Formas de supervivencia

por Valentina Vidal

Valentina VidalDurante los dos o tres primeros meses de la cuarentena obligatoria —y esto es una aproximación, porque el tiempo en aislamiento se desdibuja— no podía hacer otra cosa que ver las noticias, desinfectar y evitar el contagio. Toda ficción, finalmente, había sido superada por la realidad y las distopías habían quedado demasiado cortas. Nos había llegado el momento de ver con nuestros propios ojos las imágenes que recorrían el mundo: los reportes diarios de las víctimas del virus, los contagios, y, sobre todo, la palabra muerte durante las 24 horas del día picando las cabezas de cada uno de nosotros y de todos los que amamos. 

Estuve semanas sin salir a la calle. El living se convirtió en oficina y el espacio que antes usaba para escribir, se vio invadido por las obligaciones y una nueva forma de comunicación: el zoom. El pequeño departamento donde vivo hizo de búnker, pero también se convirtió en una opresión asfixiante.  Tanta era la sensación de irrealidad que me empecé a preguntar qué pasaría con la literatura, con la ficción y sobre qué mundos se podría escribir si nuestras peores anticipaciones se habían vuelto un presente desesperante. 

Pero el peligro, ¿no era algo que siempre mutaba? Después de la gran depresión con el crack de la bolsa, fue el apogeo de la novela negra con títulos como Cosecha roja y Él Halcón Maltés, de Dashiell Hammett. En nuestro país, el gran narrador sobre los horrores de las dictaduras es sin dudas Rodolfo Walsh con Operación Masacre y la carta a la Junta militar, Cortázar pegó un volantazo en su narrativa desde el exilio, en la guerra por Las Malvinas, Fogwill escribió Los Pichiciegos y en la previa a la gran crisis económica del 2001, lo hicieron Juan Forn y la generación de los 90, con Fabián Casas, Fernanda Laguna, Cecilia Pavón y tantos más. Tal vez la diferencia con la pandemia es que el enemigo era, y por el momento es, invisible. Lo repitieron los medios hasta el cansancio: estamos a ciegas.

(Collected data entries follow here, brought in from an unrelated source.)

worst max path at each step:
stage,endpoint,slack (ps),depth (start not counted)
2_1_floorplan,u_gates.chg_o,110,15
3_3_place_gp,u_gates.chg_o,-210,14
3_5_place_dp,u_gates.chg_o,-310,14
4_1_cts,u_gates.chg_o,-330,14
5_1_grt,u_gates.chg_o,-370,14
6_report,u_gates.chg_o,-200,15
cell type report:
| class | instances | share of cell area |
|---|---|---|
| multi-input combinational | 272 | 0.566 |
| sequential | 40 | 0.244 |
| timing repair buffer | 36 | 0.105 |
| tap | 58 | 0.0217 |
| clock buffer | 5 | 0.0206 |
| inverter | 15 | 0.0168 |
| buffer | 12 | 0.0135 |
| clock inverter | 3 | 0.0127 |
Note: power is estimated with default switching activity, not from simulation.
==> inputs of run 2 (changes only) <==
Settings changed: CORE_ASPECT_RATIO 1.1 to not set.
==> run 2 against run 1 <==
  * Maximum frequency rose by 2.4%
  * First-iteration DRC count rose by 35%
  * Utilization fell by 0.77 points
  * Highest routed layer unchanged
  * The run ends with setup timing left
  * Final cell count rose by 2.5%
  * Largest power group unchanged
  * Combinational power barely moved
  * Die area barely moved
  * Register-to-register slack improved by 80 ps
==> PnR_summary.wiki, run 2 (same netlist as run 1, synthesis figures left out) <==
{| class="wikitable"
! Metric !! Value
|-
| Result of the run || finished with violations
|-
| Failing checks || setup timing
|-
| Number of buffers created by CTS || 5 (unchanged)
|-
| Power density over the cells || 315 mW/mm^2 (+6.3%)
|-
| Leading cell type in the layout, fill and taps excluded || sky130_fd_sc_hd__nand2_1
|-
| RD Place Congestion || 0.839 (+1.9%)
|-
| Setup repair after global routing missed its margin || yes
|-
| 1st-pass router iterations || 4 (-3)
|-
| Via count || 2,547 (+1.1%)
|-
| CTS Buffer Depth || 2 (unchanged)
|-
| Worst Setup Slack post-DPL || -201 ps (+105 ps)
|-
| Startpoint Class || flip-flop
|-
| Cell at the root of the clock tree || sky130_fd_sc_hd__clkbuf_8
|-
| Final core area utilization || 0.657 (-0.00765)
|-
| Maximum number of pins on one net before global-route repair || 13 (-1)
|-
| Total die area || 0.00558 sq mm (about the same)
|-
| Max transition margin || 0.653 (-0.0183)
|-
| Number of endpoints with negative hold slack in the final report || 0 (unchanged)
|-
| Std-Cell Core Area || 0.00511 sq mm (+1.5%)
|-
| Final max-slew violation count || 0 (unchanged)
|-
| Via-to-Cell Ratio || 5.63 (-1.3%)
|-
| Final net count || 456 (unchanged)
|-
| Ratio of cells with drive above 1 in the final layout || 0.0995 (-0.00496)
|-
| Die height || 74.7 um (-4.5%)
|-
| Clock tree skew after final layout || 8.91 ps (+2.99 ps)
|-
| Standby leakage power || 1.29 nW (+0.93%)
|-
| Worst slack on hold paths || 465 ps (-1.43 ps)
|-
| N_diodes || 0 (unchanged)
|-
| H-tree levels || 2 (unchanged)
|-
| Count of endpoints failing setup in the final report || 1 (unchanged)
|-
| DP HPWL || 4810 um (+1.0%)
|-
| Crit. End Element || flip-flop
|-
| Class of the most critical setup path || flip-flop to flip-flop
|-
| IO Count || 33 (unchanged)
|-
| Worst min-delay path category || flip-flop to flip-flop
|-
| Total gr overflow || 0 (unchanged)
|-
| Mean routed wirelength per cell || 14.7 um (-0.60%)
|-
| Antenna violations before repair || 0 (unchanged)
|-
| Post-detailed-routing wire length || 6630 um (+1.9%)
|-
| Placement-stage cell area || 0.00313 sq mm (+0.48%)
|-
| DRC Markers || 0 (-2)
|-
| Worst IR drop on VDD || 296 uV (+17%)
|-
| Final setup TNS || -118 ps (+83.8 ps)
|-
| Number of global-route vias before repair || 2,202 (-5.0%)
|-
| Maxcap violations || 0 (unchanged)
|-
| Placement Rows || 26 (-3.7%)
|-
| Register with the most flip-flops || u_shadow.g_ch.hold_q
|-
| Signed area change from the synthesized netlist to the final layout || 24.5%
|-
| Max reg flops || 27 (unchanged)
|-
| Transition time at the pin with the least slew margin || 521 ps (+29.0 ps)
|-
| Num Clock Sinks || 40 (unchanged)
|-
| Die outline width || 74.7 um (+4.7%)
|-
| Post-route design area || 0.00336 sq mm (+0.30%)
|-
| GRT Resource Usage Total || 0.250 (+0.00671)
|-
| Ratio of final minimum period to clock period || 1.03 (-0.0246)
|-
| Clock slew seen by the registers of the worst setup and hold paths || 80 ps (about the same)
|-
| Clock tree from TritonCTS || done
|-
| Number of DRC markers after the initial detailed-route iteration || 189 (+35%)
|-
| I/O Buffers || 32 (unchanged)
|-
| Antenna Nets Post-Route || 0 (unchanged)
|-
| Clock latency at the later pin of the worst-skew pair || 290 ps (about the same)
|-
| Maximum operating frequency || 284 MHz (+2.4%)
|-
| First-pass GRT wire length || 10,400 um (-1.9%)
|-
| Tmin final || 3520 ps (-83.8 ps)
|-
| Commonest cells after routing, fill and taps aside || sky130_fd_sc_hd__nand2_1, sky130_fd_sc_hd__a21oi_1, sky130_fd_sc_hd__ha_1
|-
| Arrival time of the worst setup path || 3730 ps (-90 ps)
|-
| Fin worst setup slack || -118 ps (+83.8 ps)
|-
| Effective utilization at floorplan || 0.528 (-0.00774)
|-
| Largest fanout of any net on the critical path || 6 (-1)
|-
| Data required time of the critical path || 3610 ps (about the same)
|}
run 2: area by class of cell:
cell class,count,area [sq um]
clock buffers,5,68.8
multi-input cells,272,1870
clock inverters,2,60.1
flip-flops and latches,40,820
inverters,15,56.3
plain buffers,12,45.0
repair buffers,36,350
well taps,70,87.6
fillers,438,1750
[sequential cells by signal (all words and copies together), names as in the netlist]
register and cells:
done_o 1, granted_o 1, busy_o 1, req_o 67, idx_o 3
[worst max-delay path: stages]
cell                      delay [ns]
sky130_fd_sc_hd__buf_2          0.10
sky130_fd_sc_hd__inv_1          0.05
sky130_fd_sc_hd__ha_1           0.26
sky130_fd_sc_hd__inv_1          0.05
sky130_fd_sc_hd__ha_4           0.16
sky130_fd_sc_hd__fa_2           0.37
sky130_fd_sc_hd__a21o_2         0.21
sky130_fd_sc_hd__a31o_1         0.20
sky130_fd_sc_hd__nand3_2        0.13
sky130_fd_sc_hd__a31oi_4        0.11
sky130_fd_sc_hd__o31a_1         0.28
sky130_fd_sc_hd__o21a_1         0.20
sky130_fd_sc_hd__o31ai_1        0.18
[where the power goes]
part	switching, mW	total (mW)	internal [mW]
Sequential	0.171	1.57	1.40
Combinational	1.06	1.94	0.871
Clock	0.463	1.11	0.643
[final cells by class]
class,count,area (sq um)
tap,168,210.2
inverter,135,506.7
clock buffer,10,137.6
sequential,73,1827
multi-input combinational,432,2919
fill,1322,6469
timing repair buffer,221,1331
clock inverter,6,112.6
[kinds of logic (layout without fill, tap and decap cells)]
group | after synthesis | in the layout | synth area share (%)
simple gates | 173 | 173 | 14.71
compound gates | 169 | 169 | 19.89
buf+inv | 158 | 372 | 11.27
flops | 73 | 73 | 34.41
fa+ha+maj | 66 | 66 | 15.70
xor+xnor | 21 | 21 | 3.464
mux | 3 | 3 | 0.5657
[src/rtl/dem_pkg.sv]
package dem_pkg;
    typedef enum logic [1:0] {
        PAIR_IDLE = 2'd0,
        OWE_MINUS = 2'd1,
        OWE_PLUS  = 2'd2
    } pair_state_e;
endpackage

[src/rtl/dem_lfsr.sv]
module dem_lfsr #(
    parameter int          LFSR_W   = 16,
    parameter logic [15:0] TAPS     = 16'hB400,
    parameter logic [15:0] SEED     = 16'hACE1,
    parameter int          NUM_BITS = 7,
    parameter int          TAP_STEP = 2
) (
    input  logic                clk,
    input  logic                rst_n,
    output logic [NUM_BITS-1:0] rnd_bits
);
    logic [LFSR_W-1:0] state_q;
    logic [LFSR_W-1:0] state_d;

    always_comb begin
        state_d = state_q >> 1;
        if (state_q[0]) begin
            state_d = state_d ^ TAPS[LFSR_W-1:0];
        end
    end

    always_ff @(posedge clk or negedge rst_n) begin
        if (!rst_n) begin
            state_q <= SEED[LFSR_W-1:0];
        end else begin
            state_q <= state_d;
        end
    end

    // each consumer gets its own tap position
    for (genvar b = 0; b < NUM_BITS; b++) begin : g_tap
        localparam int TAP_IDX = (b * TAP_STEP) % LFSR_W;
        assign rnd_bits[b] = state_q[TAP_IDX];
    end
endmodule

[src/rtl/dem_split_node.sv]
module dem_split_node
    import dem_pkg::*;
#(
    parameter int CW = 4
) (
    input  logic          clk,
    input  logic          rst_n,
    input  logic [CW-1:0] cnt_in,
    input  logic          rnd,
    output logic [CW-1:0] up_cnt,
    output logic [CW-1:0] lo_cnt
);
    pair_state_e state_q;
    pair_state_e state_d;
    logic        odd;
    logic        give_up;
    logic [CW-1:0] half;

    assign odd  = cnt_in[0];
    assign half = cnt_in >> 1;

    always_ff @(posedge clk or negedge rst_n) begin
        if (!rst_n) begin
            state_q <= PAIR_IDLE;
        end else begin
            state_q <= state_d;
        end
    end

    always_comb begin
        state_d = state_q;
        give_up = 1'b0;
        unique case (state_q)
            PAIR_IDLE: begin
                give_up = ~rnd;
                if (odd) begin
                    state_d = rnd ? OWE_PLUS : OWE_MINUS;
                end
            end
            OWE_MINUS: begin
                give_up = 1'b0;
                if (odd) begin
                    state_d = PAIR_IDLE;
                end
            end
            OWE_PLUS: begin
                give_up = 1'b1;
                if (odd) begin
                    state_d = PAIR_IDLE;
                end
            end
            default: begin
                state_d = PAIR_IDLE;
            end
        endcase
    end

    assign up_cnt = half + {{(CW-1){1'b0}}, odd & give_up};
    assign lo_cnt = half + {{(CW-1){1'b0}}, odd & ~give_up};
endmodule
<file path="src/rtl/pof_pkg.sv">
package pof_pkg;
  localparam int NCH = 3;

  localparam logic [2:0] ORD_RGB = 3'd0;
  localparam logic [2:0] ORD_GBR = 3'd1;
  localparam logic [2:0] ORD_BRG = 3'd2;
  localparam logic [2:0] ORD_RBG = 3'd3;
  localparam logic [2:0] ORD_GRB = 3'd4;
  localparam logic [2:0] ORD_BGR = 3'd5;

  localparam logic [2:0] MAP_CYCY = 3'd1;
  localparam logic [2:0] MAP_YCYC = 3'd2;
  localparam logic [2:0] MAP_CY   = 3'd3;

  localparam logic [2:0] DEP_10 = 3'd1;
  localparam logic [2:0] DEP_12 = 3'd2;
  localparam logic [2:0] DEP_16 = 3'd3;

  typedef struct packed {
    logic valid;
    logic de;
    logic hs;
    logic vs;
  } side_t;
endpackage

</file>
<file path="src/rtl/pof_swap_clamp.sv">
module pof_swap_clamp import pof_pkg::*; #(
  parameter int W = 12
) (
  input  logic                  clk_i,
  input  logic                  rst_ni,
  input  logic                  rb_swap_i,
  input  logic                  clamp_en_i,
  input  logic [W-1:0]          y_lo_i,
  input  logic [W-1:0]          y_hi_i,
  input  logic [W-1:0]          c_lo_i,
  input  logic [W-1:0]          c_hi_i,
  input  logic [NCH-1:0][W-1:0] pix_i,
  output logic [NCH-1:0][W-1:0] pix_o
);
  logic [NCH-1:0][W-1:0] sw, cl;

  assign sw = rb_swap_i ? {pix_i[0], pix_i[1], pix_i[2]} : pix_i;

  for (genvar g = 0; g < NCH; g++) begin : g_ch
    logic [W-1:0] lo, hi;
    // channel 1 is luma, outer channels are chroma
    assign lo = (g == 1) ? y_lo_i : c_lo_i;
    assign hi = (g == 1) ? y_hi_i : c_hi_i;
    always_comb begin
      if (clamp_en_i && sw[g] < lo)      cl[g] = lo;
      else if (clamp_en_i && sw[g] > hi) cl[g] = hi;
      else                               cl[g] = sw[g];
    end
  end

  always_ff @(posedge clk_i or negedge rst_ni) begin
    if (!rst_ni) pix_o <= '0;
    else         pix_o <= cl;
  end
endmodule

</file>
<file path="src/rtl/pof_pack.sv">
module pof_pack import pof_pkg::*; #(
  parameter int W = 12
) (
  input  logic                  clk_i,
  input  logic                  rst_ni,
  input  logic                  valid_i,
  input  logic                  de_i,
  input  logic                  yc422_i,
  input  logic [2:0]            ycmap_i,
  input  logic [2:0]            order_i,
  input  logic [NCH-1:0][W-1:0] pix_i,
  output logic [NCH-1:0][W-1:0] lanes_o
);
  logic            phase_q;
  logic            c_first;
  logic [W-1:0]    c_smp, y_smp;
  logic [NCH-1:0][W-1:0] lanes_d;

  always_ff @(posedge clk_i or negedge rst_ni) begin
    if (!rst_ni)      phase_q <= 1'b0;
    else if (valid_i) phase_q <= de_i ? ~phase_q : 1'b0;
  end

  always_comb begin
    c_smp = phase_q ? pix_i[0] : pix_i[2];
    y_smp = pix_i[1];
    case (ycmap_i)
      MAP_CYCY: c_first = ~phase_q;
      MAP_YCYC: c_first = phase_q;
      MAP_CY:   c_first = 1'b1;
      default:  c_first = 1'b0;
    endcase
    if (yc422_i) begin
      lanes_d = {{W{1'b0}}, (c_first ? y_smp : c_smp), (c_first ? c_smp : y_smp)};
    end else begin
      // index 0 is lane 0; pix index 0/1/2 = R/G/B
      case (order_i)
        ORD_GBR: lanes_d = {pix_i[0], pix_i[2], pix_i[1]};
        ORD_BRG: lanes_d = {pix_i[1], pix_i[0], pix_i[2]};
        ORD_RBG: lanes_d = {pix_i[1], pix_i[2], pix_i[0]};
        ORD_GRB: lanes_d = {pix_i[2], pix_i[0], pix_i[1]};
        ORD_BGR: lanes_d = {pix_i[0], pix_i[1], pix_i[2]};
        default: lanes_d = pix_i;
      endcase
    end
  end

  always_ff @(posedge clk_i or negedge rst_ni) begin
    if (!rst_ni) lanes_o <= '0;
    else         lanes_o <= lanes_d;
  end
endmodule

</file>
<file path="src/rtl/pof_depth.sv">
module pof_depth import pof_pkg::*; #(
  parameter int IN_W  = 12,
  parameter int OUT_W = 16
) (
  input  logic                      clk_i,
  input  logic                      rst_ni,
  input  logic [2:0]                depth_i,
  input  logic [NCH-1:0][IN_W-1:0]  pix_i,
  output logic [NCH-1:0][OUT_W-1:0] lanes_o
);
  localparam int EXT_W = OUT_W - IN_W;

  logic [NCH-1:0][OUT_W-1:0] lanes_d;

  for (genvar g = 0; g < NCH; g++) begin : g_lane
    always_comb begin
      case (depth_i)
        DEP_10:  lanes_d[g] = OUT_W'(pix_i[g] >> (IN_W - 10));
        DEP_12:  lanes_d[g] = OUT_W'(pix_i[g] >> (IN_W - 12));
        DEP_16:  lanes_d[g] = {pix_i[g], pix_i[g][IN_W-1 -: EXT_W]};
        default: lanes_d[g] = OUT_W'(pix_i[g] >> (IN_W - 8));
      endcase
    end
  end

  always_ff @(posedge clk_i or negedge rst_ni) begin
    if (!rst_ni) lanes_o <= '0;
    else         lanes_o <= lanes_d;
  end
endmodule

</file>
<file path="src/rtl/pix_out_fmt.sv">
module pix_out_fmt import pof_pkg::*; #(
  parameter int IN_W  = 12,
  parameter int OUT_W = 16
) (
  input  logic             clk_i,
  input  logic             rst_ni,
  input  logic             valid_i,
  input  logic             de_i,
  input  logic             hs_i,
  input  logic             vs_i,
  input  logic [IN_W-1:0]  ch0_i,
  input  logic [IN_W-1:0]  ch1_i,
  input  logic [IN_W-1:0]  ch2_i,
  input  logic             rb_swap_i,
  input  logic             clamp_en_i,
  input  logic [IN_W-1:0]  y_lo_i,
  input  logic [IN_W-1:0]  y_hi_i,
  input  logic [IN_W-1:0]  c_lo_i,
  input  logic [IN_W-1:0]  c_hi_i,
  input  logic [2:0]       order_i,
  input  logic             yc422_i,
  input  logic [2:0]       ycmap_i,
  input  logic [2:0]       depth_i,
  output logic             valid_o,
  output logic             de_o,
  output logic             hs_o,
  output logic             vs_o,
  output logic [OUT_W-1:0] lane0_o,
  output logic [OUT_W-1:0] lane1_o,
  output logic [OUT_W-1:0] lane2_o
);
  localparam int LAT = 3;

  logic [NCH-1:0][IN_W-1:0]  s1_pix, s2_pix;
  logic [NCH-1:0][OUT_W-1:0] s3_pix;
  side_t                     side_q [LAT];

  pof_swap_clamp #(.W(IN_W)) u_s1 (
    .clk_i, .rst_ni, .rb_swap_i, .clamp_en_i,
    .y_lo_i, .y_hi_i, .c_lo_i, .c_hi_i,
    .pix_i ({ch2_i, ch1_i, ch0_i}),
    .pix_o (s1_pix)
  );

  pof_pack #(.W(IN_W)) u_s2 (
    .clk_i, .rst_ni,
    .valid_i (side_q[0].valid),
    .de_i    (side_q[0].de),
    .yc422_i, .ycmap_i, .order_i,
    .pix_i   (s1_pix),
    .lanes_o (s2_pix)
  );

  pof_depth #(.IN_W(IN_W), .OUT_W(OUT_W)) u_s3 (
    .clk_i, .rst_ni, .depth_i,
    .pix_i   (s2_pix),
    .lanes_o (s3_pix)
  );

  always_ff @(posedge clk_i or negedge rst_ni) begin
    if (!rst_ni) begin
      for (int i = 0; i < LAT; i++) side_q[i] <= '0;
    end else begin
      side_q[0] <= '{valid: valid_i, de: de_i, hs: hs_i, vs: vs_i};
      for (int i = 1; i < LAT; i++) side_q[i] <= side_q[i-1];
    end
  end

  assign valid_o = side_q[LAT-1].valid;
  assign de_o    = side_q[LAT-1].de;
  assign hs_o    = side_q[LAT-1].hs;
  assign vs_o    = side_q[LAT-1].vs;
  assign lane0_o = s3_pix[0];
  assign lane1_o = s3_pix[1];
  assign lane2_o = s3_pix[2];
endmodule

</file>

No hay una entidad que podamos identificar como enemigo en común y quedamos perdidos, sofocados por los barbijos, sin poder tocarnos. Pareciera ser algo imposible de vencer para cualquier ser humano común y corriente, mucho menos para un escritor. Nos dimos cuenta que estábamos en manos de los científicos y los gobiernos. Todo movimiento colectivo se desarticuló —momentáneamente— porque el contacto con el otro podía ser mortal.  

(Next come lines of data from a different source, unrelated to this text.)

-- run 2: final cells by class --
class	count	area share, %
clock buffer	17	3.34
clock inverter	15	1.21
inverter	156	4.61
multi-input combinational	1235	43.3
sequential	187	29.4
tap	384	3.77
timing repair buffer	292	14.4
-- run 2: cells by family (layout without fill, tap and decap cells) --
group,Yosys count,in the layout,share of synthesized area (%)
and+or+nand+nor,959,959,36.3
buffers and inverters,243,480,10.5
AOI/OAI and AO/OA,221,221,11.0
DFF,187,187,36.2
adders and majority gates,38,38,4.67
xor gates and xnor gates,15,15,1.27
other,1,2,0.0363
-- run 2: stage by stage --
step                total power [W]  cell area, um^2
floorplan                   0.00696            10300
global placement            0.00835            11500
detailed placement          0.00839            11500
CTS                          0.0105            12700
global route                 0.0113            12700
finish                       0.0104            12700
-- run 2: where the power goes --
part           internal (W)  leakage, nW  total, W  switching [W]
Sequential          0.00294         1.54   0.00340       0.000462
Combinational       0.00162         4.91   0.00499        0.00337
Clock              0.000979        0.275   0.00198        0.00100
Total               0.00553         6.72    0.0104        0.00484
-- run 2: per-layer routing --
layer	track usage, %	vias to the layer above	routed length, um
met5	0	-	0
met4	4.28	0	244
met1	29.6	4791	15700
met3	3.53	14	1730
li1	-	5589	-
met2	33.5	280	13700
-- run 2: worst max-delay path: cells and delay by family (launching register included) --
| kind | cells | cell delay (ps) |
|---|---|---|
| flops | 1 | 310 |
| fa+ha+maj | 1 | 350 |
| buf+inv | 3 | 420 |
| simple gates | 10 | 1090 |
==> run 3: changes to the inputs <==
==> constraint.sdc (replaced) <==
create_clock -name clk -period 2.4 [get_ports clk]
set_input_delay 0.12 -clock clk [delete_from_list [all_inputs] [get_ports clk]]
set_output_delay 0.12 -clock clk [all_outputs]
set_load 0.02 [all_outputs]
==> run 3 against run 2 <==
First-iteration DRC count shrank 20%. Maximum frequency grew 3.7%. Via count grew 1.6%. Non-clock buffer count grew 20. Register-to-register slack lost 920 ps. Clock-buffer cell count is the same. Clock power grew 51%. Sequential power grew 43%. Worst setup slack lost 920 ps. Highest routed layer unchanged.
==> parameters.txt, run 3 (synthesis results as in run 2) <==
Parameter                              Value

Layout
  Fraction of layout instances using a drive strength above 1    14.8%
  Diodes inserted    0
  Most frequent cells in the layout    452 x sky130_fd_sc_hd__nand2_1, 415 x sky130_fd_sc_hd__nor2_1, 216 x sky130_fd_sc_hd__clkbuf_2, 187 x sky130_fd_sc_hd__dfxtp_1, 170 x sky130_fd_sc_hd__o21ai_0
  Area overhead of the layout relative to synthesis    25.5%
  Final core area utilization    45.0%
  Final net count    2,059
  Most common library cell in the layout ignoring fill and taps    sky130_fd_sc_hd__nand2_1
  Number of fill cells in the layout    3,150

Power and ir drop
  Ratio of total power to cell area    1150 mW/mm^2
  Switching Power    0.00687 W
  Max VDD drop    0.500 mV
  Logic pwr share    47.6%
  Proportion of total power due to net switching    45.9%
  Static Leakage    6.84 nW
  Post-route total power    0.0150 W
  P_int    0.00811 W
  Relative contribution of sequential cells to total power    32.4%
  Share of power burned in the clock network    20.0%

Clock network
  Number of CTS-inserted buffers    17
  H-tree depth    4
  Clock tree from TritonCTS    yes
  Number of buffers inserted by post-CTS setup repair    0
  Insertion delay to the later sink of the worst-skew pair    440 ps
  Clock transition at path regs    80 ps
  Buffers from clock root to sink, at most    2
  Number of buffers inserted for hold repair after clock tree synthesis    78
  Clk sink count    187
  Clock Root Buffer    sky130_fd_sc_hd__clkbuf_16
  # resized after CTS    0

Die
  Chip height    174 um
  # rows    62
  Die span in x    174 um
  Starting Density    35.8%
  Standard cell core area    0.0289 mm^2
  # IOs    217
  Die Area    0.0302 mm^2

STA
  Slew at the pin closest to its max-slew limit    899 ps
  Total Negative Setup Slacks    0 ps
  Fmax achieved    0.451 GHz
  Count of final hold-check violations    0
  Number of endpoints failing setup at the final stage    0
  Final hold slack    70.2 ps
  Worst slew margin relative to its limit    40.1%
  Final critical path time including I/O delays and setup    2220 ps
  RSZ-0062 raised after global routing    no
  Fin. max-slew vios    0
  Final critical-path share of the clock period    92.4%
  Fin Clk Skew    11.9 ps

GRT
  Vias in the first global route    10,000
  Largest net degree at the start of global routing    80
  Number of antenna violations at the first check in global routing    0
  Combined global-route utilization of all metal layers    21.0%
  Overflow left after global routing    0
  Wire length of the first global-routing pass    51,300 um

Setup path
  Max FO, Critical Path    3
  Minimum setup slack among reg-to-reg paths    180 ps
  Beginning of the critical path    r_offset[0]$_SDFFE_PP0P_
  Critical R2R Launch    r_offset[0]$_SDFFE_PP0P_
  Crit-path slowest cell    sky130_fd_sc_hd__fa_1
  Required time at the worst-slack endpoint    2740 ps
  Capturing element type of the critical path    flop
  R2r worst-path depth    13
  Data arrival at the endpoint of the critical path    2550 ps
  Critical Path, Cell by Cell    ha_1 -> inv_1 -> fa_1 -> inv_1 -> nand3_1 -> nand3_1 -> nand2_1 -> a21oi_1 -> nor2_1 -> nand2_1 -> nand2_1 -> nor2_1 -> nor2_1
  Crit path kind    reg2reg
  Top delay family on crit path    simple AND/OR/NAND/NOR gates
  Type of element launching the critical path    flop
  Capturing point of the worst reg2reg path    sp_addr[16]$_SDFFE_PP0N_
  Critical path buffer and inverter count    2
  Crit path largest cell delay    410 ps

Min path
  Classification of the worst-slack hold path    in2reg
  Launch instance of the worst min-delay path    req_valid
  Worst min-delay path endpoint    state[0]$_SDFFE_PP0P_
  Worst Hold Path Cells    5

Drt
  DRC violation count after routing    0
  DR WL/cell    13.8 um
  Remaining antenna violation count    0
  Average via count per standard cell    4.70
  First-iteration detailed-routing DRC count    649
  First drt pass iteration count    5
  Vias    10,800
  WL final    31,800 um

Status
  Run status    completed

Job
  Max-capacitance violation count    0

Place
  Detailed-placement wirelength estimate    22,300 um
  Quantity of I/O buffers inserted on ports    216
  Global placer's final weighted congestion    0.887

Traté de abstraerme. Intentaba leer, pero era como un músculo entumecido.  Entonces fui por la poesía, hasta que saqué de la biblioteca El beso de la mujer araña, de Manuel Puig, y terminó de abrir las puertas del bloqueo en el que estaba metida. No creo que haya sido una casualidad que fuera la conversación entre dos personas privadas de la libertad. Empecé a un diario, vi grandes clásicos del cine. Leí mucha poesía, leí a Anne Carson y La belleza del marido, a Dickinson, Negroni, Rosenberg, Thénon. Día tras día, durante el resto del aislamiento me alimenté de la palabra. La literatura me había vuelto a salvar y comprobé una vez más, que siempre sobrevivirá a cualquier crisis, porque es la que se encarga de narrar desde lo onírico, por fuera de los biógrafos e historiadores. Es la que divulga la otra historia, la que se metió en las venas de la percepción. ¿Qué surgirá desde la ficción con esta herida tan traumática? No se sabe. Lo único que puedo decir ahora, es que nunca se dejarán de contar historias y que tal vez, dentro de un tiempo, alguien se volverá a salvar leyendo un libro o una poesía que se escribió durante la pandemia del 2020 y que la palabra se habitará con la supervivencia de este tiempo.